## Records supplied
○ ○ ○
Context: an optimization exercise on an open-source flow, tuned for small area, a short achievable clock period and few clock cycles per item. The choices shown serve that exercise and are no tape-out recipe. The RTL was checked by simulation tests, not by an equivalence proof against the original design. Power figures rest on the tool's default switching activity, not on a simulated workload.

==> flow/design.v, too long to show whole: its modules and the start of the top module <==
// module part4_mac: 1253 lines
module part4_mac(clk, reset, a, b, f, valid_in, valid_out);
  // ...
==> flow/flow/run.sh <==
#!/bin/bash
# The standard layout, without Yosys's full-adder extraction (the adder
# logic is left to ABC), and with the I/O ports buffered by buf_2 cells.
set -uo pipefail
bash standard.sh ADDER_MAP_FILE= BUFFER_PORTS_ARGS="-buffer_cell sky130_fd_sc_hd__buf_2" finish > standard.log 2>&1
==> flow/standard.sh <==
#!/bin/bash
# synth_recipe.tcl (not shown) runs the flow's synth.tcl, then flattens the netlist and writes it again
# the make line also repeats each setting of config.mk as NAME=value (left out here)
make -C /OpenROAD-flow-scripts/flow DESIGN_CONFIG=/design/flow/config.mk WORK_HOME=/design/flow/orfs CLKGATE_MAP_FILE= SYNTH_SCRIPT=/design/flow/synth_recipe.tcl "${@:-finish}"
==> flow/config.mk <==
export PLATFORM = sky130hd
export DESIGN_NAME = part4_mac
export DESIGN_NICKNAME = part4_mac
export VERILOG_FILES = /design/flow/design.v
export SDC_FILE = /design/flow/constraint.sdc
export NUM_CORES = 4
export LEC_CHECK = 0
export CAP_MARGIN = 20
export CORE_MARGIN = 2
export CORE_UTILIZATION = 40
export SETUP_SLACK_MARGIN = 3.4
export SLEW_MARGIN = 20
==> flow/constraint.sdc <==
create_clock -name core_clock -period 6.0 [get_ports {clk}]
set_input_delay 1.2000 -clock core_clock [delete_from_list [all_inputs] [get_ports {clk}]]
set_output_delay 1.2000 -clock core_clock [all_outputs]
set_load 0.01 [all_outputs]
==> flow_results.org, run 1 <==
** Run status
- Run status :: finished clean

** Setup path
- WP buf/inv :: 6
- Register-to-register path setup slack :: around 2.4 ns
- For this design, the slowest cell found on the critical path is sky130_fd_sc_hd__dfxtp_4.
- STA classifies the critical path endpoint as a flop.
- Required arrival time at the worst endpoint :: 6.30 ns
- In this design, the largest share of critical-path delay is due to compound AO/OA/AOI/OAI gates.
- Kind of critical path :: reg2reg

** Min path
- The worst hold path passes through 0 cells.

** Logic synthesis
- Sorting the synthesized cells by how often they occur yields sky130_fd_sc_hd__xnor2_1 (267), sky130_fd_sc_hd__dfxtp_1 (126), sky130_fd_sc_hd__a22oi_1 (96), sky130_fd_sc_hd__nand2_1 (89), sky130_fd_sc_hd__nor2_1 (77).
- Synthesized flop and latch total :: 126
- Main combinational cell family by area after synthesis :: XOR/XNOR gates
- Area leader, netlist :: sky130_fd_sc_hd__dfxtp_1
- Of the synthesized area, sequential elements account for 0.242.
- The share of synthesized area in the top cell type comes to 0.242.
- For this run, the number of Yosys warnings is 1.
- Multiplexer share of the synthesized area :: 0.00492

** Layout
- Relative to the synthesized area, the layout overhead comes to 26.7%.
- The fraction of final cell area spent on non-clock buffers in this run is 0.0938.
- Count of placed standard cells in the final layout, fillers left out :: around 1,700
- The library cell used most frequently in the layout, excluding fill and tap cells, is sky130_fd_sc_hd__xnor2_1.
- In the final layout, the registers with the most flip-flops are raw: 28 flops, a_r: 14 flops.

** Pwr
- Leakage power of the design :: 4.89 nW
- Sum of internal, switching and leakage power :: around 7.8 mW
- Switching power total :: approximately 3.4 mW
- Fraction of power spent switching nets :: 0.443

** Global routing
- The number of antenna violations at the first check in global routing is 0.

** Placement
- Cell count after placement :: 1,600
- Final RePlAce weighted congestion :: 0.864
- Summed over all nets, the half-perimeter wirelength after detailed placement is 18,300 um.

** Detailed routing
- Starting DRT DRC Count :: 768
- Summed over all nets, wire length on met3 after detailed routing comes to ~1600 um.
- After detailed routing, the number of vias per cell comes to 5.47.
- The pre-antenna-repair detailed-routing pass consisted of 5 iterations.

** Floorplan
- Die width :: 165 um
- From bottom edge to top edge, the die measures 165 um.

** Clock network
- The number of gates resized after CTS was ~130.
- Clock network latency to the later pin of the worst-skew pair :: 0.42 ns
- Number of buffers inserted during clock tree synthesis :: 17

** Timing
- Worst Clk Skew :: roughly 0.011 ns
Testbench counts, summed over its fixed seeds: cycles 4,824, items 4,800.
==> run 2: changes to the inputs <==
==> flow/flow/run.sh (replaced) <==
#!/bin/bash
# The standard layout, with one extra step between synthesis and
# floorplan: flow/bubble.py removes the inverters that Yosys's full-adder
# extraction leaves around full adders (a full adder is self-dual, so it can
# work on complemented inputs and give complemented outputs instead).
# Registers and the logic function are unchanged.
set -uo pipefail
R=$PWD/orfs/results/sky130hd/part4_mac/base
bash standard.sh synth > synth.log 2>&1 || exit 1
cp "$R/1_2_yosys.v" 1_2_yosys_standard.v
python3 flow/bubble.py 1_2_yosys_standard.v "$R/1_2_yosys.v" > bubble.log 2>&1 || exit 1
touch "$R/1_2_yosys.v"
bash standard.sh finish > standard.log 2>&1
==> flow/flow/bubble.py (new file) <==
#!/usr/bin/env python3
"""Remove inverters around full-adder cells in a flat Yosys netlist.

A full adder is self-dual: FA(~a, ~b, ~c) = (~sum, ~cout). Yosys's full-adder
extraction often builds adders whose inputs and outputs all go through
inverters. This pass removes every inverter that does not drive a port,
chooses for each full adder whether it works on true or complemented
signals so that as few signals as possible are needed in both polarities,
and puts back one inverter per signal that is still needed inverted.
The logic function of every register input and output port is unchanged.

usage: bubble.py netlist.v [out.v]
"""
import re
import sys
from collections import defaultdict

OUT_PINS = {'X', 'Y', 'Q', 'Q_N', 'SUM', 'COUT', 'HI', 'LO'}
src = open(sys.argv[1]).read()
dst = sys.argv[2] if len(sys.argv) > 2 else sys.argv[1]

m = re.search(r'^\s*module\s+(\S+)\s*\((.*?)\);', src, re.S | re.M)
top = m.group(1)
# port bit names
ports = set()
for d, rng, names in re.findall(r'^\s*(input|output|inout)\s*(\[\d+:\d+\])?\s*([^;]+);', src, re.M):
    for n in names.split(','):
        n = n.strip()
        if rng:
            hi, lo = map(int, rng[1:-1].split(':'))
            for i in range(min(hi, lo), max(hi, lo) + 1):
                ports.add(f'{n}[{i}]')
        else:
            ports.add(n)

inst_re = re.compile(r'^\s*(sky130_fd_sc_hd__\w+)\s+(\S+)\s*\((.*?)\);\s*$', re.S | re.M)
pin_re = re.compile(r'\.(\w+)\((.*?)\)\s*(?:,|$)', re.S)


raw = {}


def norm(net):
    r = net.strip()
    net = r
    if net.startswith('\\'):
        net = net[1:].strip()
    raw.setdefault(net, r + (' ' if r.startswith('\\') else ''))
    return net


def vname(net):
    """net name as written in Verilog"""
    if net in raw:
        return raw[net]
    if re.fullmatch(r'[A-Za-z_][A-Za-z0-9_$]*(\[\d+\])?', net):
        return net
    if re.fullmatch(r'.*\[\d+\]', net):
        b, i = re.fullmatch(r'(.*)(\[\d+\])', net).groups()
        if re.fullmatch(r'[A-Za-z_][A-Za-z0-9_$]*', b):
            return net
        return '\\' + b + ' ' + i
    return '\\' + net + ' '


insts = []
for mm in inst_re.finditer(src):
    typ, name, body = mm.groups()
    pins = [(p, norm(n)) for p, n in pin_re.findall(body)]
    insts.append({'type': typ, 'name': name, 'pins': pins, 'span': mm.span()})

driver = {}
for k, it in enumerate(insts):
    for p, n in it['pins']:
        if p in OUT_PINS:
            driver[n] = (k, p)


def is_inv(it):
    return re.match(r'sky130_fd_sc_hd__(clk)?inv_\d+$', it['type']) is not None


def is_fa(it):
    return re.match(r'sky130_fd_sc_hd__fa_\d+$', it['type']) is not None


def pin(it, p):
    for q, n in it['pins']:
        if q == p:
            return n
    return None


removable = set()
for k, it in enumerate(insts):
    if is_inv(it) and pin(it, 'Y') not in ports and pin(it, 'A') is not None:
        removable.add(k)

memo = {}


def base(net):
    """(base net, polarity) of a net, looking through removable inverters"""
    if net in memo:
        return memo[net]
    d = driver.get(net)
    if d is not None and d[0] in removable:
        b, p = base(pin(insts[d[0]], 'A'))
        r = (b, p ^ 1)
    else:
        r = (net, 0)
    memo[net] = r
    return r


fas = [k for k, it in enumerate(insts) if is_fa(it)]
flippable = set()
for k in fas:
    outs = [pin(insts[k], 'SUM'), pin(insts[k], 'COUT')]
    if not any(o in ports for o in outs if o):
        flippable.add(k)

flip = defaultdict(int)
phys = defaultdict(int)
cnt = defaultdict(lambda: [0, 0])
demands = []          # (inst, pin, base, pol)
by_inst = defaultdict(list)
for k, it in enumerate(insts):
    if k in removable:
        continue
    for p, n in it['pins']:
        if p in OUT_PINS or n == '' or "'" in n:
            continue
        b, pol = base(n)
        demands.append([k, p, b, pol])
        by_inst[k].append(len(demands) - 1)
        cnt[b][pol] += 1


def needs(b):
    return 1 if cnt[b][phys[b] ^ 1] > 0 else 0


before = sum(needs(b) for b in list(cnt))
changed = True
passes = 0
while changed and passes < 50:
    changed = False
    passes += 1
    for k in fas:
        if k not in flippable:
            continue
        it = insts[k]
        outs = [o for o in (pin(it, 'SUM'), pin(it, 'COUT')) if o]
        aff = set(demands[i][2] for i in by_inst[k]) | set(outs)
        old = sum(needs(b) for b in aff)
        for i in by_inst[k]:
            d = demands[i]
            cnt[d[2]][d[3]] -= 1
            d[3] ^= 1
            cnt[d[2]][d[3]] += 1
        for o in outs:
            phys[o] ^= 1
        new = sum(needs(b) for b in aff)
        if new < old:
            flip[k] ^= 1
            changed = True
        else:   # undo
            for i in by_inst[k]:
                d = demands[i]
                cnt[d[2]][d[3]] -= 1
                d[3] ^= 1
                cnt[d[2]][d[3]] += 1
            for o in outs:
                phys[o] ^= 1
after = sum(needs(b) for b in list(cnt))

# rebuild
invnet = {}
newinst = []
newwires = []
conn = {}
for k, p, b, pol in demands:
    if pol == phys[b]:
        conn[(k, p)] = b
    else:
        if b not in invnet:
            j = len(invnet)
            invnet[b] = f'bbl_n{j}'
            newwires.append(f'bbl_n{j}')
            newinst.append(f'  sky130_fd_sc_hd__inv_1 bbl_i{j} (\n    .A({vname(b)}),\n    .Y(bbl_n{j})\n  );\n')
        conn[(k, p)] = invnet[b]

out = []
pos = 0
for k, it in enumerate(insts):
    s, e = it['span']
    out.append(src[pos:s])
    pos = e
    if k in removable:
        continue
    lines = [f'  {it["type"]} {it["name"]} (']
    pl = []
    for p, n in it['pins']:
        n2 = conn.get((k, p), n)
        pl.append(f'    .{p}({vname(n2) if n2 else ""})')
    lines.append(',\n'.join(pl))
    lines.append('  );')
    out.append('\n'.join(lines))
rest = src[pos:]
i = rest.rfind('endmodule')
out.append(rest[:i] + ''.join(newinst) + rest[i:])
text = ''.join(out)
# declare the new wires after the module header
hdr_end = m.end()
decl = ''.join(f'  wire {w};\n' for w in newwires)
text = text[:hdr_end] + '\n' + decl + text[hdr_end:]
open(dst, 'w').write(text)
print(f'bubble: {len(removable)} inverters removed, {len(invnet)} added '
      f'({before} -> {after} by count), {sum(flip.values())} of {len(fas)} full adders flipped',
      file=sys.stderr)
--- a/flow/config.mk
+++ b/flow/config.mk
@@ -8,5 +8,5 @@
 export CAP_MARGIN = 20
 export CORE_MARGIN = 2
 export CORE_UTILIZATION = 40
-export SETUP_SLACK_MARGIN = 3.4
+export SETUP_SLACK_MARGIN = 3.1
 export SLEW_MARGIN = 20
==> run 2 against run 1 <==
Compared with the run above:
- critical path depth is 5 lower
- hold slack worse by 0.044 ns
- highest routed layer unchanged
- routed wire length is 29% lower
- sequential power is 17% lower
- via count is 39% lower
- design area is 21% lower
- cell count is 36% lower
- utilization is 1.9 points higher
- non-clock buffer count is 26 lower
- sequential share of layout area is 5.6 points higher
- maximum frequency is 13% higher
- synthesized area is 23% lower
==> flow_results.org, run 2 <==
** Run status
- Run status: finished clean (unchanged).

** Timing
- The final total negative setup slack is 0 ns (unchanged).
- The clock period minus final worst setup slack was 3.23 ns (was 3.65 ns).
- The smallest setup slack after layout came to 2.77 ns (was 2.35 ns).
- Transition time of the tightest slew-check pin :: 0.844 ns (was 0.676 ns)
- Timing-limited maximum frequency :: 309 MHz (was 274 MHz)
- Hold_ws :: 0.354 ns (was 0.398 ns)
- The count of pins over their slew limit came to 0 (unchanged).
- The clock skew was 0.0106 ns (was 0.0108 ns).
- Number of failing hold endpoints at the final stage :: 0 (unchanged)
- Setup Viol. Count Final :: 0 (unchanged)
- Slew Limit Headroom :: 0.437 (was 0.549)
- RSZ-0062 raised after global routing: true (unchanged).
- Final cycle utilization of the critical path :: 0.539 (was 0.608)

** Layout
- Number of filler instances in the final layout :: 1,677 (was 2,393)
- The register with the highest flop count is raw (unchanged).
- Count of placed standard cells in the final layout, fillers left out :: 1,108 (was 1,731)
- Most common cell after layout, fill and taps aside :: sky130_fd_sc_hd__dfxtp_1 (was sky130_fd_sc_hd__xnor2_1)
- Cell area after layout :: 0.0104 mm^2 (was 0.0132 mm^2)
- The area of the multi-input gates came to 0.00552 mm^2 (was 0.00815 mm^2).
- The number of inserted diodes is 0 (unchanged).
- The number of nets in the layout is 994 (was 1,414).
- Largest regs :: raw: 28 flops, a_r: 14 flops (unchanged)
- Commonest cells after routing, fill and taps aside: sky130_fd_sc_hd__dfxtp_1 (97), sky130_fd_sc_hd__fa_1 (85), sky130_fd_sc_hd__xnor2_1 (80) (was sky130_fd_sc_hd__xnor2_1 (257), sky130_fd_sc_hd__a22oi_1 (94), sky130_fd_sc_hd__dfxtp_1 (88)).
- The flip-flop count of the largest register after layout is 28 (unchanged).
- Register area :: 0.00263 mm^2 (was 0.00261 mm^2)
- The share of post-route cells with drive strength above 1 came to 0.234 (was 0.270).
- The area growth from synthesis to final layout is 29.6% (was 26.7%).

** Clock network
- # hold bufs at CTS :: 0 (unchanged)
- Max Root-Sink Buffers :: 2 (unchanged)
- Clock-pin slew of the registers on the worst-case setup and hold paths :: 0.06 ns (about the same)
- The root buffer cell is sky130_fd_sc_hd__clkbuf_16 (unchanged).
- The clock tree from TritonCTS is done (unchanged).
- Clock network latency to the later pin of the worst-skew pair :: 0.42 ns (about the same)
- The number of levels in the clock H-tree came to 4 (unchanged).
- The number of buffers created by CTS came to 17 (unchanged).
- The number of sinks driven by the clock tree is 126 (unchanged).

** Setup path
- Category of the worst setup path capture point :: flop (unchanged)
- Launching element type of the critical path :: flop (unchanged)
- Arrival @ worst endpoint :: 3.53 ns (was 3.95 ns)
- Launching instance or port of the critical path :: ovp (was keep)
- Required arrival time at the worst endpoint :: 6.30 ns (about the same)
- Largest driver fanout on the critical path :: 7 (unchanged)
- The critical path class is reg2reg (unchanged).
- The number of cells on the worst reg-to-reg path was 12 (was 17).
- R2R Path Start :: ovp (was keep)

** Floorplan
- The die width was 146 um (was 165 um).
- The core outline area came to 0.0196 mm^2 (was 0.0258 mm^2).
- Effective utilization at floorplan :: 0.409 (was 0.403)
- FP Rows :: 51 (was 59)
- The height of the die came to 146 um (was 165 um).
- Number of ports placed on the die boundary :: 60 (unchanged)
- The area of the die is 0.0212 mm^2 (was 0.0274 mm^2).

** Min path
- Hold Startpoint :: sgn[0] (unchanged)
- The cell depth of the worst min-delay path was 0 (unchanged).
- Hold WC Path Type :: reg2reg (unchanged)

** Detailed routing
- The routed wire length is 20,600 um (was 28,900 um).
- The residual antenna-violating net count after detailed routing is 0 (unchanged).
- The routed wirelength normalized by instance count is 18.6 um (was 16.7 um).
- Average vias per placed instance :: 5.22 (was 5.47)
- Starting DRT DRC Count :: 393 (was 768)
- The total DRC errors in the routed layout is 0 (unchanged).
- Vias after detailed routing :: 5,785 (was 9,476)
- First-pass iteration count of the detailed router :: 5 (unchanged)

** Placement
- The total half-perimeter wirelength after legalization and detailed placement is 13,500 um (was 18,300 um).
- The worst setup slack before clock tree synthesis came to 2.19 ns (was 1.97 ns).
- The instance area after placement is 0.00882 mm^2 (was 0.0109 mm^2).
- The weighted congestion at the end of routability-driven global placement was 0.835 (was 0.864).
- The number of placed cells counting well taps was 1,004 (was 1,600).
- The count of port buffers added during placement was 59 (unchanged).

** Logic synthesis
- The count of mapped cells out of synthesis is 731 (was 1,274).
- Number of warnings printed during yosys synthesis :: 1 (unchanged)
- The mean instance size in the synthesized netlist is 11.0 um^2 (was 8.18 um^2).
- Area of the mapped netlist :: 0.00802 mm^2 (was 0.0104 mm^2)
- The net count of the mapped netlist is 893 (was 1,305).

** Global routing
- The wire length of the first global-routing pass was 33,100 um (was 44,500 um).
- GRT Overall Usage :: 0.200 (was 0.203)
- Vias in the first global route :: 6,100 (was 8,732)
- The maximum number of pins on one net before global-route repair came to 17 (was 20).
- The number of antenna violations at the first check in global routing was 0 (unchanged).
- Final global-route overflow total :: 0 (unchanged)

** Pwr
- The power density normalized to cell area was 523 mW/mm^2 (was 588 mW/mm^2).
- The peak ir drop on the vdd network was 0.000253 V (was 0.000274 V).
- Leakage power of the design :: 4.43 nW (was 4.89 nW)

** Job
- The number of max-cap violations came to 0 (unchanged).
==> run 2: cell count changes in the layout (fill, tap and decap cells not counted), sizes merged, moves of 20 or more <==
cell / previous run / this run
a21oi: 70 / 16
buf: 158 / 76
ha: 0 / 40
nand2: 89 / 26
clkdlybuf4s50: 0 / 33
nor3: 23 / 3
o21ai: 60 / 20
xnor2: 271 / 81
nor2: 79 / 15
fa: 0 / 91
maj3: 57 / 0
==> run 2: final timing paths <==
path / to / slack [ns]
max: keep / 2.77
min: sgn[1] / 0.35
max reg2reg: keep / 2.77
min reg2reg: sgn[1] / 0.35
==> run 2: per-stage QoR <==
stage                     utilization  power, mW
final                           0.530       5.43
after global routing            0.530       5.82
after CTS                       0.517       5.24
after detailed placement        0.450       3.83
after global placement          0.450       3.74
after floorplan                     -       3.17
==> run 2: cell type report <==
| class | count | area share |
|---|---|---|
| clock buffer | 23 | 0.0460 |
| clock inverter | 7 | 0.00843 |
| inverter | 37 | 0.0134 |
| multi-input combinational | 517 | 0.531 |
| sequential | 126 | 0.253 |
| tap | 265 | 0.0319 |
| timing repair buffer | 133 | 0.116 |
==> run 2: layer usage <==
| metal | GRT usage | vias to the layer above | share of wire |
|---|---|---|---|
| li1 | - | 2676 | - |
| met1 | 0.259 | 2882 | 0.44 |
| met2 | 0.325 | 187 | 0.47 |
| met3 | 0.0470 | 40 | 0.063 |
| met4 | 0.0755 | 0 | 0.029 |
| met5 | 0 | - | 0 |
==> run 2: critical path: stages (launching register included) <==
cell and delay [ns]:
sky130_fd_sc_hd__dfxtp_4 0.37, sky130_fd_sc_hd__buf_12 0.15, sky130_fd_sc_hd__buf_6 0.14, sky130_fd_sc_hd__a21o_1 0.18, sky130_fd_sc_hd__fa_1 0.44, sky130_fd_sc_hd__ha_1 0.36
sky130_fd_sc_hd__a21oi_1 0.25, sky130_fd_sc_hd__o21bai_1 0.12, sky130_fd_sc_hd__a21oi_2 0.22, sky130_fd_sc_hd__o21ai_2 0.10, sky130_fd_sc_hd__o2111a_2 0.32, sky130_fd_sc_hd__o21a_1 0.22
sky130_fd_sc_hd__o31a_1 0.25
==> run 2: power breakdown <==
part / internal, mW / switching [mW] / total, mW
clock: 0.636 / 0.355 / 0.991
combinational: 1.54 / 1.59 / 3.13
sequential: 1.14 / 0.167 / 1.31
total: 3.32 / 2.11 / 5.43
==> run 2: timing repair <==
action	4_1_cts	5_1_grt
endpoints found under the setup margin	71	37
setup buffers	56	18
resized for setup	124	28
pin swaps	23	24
○ ○ ○
## Exercise brief
Every line above that holds the word "around" should be copied out.

## Reply to the exercise
- Register-to-register path setup slack :: around 2.4 ns
- Count of placed standard cells in the final layout, fillers left out :: around 1,700
- Sum of internal, switching and leakage power :: around 7.8 mW
# extraction leaves around full adders (a full adder is self-dual, so it can
"""Remove inverters around full-adder cells in a flat Yosys netlist.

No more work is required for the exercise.